* Exercise brief *
Repeat exactly the lines from the one containing "setup slack (ns)" through the last line of the records below, both included, and nothing else.

%%

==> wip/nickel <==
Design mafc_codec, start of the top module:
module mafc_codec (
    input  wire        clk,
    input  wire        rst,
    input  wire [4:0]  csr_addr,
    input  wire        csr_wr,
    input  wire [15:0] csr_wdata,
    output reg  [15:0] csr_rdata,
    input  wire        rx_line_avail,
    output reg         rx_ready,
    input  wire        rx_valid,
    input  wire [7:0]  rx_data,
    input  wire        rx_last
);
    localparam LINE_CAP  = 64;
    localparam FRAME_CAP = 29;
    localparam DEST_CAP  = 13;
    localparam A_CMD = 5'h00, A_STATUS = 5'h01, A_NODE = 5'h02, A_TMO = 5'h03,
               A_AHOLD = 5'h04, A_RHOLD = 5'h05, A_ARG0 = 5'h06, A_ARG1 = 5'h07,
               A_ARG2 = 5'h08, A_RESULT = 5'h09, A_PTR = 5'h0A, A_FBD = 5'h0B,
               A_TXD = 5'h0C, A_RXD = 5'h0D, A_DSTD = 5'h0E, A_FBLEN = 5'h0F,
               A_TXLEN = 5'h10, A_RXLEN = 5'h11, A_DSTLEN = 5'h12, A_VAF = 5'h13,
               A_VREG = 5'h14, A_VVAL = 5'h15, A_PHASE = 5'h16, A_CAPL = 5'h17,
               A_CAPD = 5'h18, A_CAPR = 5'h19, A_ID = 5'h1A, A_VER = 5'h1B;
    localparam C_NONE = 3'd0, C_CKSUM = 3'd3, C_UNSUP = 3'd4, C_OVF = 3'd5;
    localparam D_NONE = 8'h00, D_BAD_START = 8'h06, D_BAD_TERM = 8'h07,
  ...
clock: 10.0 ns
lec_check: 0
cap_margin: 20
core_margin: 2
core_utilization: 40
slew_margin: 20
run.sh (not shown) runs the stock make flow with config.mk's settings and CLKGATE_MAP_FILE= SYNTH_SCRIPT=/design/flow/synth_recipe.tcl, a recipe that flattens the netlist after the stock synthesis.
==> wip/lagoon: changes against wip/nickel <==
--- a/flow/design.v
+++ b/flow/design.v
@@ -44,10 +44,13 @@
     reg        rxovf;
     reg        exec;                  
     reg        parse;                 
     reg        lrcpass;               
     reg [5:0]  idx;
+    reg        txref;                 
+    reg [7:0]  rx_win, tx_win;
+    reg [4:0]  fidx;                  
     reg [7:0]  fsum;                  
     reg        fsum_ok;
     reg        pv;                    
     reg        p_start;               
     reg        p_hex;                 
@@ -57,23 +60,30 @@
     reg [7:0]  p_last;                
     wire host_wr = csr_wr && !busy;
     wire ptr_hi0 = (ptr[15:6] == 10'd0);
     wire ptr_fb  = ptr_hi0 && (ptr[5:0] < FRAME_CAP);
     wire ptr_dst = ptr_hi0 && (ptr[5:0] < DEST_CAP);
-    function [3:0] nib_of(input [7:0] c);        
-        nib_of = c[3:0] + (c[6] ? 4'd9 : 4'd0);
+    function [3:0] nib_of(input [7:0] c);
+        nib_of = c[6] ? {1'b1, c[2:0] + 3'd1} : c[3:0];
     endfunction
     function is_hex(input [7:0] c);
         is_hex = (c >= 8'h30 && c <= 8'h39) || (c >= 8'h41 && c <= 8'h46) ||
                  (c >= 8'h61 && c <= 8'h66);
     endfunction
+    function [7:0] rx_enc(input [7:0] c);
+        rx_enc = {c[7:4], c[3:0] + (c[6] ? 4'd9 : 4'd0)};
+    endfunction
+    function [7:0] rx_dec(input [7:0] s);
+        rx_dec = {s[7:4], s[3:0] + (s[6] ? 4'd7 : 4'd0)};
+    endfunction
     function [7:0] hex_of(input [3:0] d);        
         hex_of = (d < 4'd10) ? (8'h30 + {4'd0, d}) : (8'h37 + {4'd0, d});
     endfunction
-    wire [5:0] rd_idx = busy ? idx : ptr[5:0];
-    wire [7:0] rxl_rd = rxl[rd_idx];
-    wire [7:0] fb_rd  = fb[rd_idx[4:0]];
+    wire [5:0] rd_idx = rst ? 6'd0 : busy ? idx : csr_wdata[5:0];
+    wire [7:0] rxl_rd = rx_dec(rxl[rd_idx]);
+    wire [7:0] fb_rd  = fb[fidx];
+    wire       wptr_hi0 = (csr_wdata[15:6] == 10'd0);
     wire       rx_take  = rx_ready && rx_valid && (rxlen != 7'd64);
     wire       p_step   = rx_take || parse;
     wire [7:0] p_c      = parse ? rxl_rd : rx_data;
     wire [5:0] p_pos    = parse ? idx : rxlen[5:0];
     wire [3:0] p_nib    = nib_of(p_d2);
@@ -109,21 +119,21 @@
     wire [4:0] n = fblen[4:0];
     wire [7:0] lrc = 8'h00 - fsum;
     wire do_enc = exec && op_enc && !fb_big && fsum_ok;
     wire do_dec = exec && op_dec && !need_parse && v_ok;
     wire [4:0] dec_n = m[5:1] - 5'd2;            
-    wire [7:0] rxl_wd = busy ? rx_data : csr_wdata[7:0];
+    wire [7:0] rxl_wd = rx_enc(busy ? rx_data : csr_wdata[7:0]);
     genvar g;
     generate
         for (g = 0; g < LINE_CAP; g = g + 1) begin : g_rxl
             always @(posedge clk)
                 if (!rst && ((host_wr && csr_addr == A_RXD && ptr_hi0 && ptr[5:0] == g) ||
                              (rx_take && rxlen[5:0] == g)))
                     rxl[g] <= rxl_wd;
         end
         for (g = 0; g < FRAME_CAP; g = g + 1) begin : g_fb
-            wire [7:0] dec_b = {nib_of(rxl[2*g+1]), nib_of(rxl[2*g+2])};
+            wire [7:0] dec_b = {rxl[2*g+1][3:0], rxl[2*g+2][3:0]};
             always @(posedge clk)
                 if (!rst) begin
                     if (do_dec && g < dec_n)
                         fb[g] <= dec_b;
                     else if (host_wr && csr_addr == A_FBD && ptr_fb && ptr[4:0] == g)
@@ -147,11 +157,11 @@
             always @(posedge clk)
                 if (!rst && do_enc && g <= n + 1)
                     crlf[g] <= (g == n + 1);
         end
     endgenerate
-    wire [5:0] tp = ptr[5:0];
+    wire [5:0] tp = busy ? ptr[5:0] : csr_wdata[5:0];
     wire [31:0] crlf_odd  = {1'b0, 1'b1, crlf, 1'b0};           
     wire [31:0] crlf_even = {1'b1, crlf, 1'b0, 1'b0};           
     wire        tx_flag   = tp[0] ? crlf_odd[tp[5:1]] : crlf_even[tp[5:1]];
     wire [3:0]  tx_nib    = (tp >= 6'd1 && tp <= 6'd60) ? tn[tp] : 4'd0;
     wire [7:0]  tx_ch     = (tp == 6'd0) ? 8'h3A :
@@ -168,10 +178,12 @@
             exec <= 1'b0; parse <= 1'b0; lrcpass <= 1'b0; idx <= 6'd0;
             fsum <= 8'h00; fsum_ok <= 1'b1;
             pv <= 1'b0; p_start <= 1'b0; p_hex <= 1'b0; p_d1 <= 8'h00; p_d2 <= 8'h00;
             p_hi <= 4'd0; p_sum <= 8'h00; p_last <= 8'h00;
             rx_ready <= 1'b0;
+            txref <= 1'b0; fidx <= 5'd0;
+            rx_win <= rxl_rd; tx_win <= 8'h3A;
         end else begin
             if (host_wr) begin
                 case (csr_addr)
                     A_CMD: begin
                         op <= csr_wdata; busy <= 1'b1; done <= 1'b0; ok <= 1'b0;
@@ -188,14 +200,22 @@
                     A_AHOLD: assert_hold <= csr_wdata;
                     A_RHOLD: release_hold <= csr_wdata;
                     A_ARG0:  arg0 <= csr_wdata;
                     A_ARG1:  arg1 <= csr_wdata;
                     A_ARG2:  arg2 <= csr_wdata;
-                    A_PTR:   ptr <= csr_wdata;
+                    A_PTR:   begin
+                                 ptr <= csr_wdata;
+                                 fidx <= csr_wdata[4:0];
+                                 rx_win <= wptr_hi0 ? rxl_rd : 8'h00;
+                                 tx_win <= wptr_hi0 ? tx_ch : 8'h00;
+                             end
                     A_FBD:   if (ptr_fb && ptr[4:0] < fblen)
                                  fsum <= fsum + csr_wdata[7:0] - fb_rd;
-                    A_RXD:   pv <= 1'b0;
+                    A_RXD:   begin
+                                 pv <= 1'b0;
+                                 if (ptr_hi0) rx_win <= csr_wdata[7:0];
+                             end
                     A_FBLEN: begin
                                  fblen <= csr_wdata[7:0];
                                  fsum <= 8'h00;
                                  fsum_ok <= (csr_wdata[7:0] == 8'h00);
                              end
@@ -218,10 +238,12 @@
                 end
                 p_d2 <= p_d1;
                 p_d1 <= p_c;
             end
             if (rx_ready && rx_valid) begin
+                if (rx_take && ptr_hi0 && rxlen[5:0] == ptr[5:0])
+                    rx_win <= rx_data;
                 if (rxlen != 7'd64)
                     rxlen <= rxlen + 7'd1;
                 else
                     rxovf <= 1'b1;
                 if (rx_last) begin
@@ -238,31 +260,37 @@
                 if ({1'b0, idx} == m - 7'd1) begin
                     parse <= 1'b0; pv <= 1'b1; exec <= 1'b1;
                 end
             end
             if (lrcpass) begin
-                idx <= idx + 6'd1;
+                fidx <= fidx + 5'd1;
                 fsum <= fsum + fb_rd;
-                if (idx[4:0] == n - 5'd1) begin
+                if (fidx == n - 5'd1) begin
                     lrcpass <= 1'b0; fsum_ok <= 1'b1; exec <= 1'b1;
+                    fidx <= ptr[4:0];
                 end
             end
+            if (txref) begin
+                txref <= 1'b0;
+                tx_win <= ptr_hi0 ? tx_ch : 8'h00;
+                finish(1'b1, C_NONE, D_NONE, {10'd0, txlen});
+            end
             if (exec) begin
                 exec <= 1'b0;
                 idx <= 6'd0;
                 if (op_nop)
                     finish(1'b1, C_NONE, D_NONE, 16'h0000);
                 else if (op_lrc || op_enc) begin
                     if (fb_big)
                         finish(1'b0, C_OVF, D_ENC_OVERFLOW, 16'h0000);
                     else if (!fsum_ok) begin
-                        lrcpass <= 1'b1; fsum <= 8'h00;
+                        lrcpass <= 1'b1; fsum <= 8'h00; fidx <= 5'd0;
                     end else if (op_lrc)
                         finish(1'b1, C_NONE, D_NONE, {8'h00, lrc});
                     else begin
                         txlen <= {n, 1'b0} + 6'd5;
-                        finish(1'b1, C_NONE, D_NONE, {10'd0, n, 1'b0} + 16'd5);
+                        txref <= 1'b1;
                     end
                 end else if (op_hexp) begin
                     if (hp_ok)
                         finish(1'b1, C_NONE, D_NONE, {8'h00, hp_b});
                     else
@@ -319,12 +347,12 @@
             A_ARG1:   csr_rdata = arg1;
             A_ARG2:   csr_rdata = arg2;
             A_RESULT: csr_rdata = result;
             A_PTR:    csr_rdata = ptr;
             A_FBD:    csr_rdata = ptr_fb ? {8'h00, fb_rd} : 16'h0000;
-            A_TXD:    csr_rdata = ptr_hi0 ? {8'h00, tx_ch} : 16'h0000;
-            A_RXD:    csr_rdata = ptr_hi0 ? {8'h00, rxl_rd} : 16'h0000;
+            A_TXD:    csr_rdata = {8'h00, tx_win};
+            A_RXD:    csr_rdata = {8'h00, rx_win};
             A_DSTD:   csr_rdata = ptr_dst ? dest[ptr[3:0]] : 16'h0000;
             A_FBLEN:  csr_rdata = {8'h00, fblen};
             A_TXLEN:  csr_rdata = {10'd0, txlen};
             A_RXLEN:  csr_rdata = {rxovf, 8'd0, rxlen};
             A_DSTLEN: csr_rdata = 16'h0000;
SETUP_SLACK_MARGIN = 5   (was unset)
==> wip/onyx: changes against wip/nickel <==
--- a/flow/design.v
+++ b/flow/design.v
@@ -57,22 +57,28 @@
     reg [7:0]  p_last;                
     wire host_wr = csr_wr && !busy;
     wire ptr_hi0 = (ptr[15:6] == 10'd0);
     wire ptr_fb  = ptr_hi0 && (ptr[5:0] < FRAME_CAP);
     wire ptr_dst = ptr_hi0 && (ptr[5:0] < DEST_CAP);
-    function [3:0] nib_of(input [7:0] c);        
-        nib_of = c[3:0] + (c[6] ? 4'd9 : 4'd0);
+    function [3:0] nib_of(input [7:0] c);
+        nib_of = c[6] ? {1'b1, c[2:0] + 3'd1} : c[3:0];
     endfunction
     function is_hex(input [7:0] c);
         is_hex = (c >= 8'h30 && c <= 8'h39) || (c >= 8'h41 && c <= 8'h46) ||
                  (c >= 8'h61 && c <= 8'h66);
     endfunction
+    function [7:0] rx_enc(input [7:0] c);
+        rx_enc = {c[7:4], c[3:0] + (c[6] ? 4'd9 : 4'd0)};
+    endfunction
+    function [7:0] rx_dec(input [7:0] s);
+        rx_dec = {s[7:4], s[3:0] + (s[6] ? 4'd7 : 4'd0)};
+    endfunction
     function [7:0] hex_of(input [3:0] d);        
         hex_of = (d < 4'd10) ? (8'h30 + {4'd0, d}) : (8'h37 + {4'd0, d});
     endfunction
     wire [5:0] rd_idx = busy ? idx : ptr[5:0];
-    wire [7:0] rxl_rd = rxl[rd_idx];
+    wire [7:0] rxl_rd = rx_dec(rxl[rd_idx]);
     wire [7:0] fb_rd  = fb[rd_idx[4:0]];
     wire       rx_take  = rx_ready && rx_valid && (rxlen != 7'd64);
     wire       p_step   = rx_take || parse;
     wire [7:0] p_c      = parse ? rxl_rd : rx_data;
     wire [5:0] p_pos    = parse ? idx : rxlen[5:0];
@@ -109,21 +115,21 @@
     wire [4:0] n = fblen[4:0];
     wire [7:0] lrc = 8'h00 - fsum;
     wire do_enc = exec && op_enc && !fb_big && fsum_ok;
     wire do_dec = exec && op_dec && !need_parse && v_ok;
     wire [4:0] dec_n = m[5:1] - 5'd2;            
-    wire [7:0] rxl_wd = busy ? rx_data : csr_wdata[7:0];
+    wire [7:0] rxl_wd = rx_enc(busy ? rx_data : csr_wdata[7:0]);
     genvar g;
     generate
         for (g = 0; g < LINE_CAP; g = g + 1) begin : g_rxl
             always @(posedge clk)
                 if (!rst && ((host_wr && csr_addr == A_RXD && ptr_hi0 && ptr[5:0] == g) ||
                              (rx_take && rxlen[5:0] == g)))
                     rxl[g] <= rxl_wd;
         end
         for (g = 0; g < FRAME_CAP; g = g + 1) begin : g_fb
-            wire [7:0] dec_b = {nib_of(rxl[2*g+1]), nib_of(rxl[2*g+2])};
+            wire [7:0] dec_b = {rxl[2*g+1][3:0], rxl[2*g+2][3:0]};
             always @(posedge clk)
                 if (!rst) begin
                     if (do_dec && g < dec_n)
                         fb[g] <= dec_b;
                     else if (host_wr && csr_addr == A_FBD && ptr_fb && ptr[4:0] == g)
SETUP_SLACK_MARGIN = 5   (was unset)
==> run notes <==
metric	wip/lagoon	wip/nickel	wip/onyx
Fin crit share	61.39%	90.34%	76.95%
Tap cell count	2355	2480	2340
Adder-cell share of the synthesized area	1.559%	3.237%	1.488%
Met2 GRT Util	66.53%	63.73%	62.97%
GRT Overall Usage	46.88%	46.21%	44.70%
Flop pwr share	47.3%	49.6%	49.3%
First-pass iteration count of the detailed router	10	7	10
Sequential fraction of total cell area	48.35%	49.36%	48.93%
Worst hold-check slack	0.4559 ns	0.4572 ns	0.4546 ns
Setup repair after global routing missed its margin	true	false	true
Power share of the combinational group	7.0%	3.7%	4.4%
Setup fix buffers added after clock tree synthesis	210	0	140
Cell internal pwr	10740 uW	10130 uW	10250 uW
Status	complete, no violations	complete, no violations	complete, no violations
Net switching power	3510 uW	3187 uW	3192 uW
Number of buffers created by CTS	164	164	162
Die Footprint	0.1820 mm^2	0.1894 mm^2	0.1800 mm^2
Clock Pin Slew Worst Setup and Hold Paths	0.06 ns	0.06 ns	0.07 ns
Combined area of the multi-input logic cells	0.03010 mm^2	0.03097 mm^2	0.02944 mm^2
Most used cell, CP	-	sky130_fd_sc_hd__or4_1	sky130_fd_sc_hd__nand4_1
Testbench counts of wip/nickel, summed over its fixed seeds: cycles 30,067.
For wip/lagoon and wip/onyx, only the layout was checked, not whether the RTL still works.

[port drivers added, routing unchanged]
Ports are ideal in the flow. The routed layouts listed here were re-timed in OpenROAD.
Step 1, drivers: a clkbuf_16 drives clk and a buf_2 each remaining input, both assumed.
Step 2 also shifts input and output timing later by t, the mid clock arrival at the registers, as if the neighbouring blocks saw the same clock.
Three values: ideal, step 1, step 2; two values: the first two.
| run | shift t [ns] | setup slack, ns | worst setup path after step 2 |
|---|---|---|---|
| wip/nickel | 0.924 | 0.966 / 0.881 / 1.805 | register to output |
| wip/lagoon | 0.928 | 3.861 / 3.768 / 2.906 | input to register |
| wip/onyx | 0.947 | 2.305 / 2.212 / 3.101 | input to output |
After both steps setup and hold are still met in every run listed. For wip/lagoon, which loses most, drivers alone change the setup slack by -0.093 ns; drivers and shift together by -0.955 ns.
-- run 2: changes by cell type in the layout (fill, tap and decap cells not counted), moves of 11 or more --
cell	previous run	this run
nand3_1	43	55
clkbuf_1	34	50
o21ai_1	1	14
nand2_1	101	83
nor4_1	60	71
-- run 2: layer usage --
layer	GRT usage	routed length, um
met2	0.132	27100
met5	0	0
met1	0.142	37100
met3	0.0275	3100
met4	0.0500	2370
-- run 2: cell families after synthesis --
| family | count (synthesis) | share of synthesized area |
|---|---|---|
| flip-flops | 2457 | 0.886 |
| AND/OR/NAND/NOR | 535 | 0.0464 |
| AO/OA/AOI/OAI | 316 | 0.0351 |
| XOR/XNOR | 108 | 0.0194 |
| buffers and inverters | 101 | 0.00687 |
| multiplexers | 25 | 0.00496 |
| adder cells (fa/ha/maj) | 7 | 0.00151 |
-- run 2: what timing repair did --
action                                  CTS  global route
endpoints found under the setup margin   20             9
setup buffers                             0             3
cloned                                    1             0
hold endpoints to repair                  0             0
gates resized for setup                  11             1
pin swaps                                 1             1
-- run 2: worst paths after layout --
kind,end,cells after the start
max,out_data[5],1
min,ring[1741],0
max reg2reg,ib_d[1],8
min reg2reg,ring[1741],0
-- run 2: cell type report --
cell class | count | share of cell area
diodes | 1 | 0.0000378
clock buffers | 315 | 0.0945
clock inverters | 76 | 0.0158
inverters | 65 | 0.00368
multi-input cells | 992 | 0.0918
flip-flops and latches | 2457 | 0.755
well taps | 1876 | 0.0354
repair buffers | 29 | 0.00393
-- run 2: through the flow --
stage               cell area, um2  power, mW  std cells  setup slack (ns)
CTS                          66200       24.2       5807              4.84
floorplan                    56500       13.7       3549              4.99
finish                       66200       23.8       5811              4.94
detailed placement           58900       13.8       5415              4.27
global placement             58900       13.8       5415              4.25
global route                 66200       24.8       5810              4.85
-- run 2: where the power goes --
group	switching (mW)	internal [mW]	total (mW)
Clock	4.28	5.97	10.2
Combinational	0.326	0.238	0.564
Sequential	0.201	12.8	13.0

%%

* Solved problem *
stage               cell area, um2  power, mW  std cells  setup slack (ns)
CTS                          66200       24.2       5807              4.84
floorplan                    56500       13.7       3549              4.99
finish                       66200       23.8       5811              4.94
detailed placement           58900       13.8       5415              4.27
global placement             58900       13.8       5415              4.25
global route                 66200       24.8       5810              4.85
-- run 2: where the power goes --
group	switching (mW)	internal [mW]	total (mW)
Clock	4.28	5.97	10.2
Combinational	0.326	0.238	0.564
Sequential	0.201	12.8	13.0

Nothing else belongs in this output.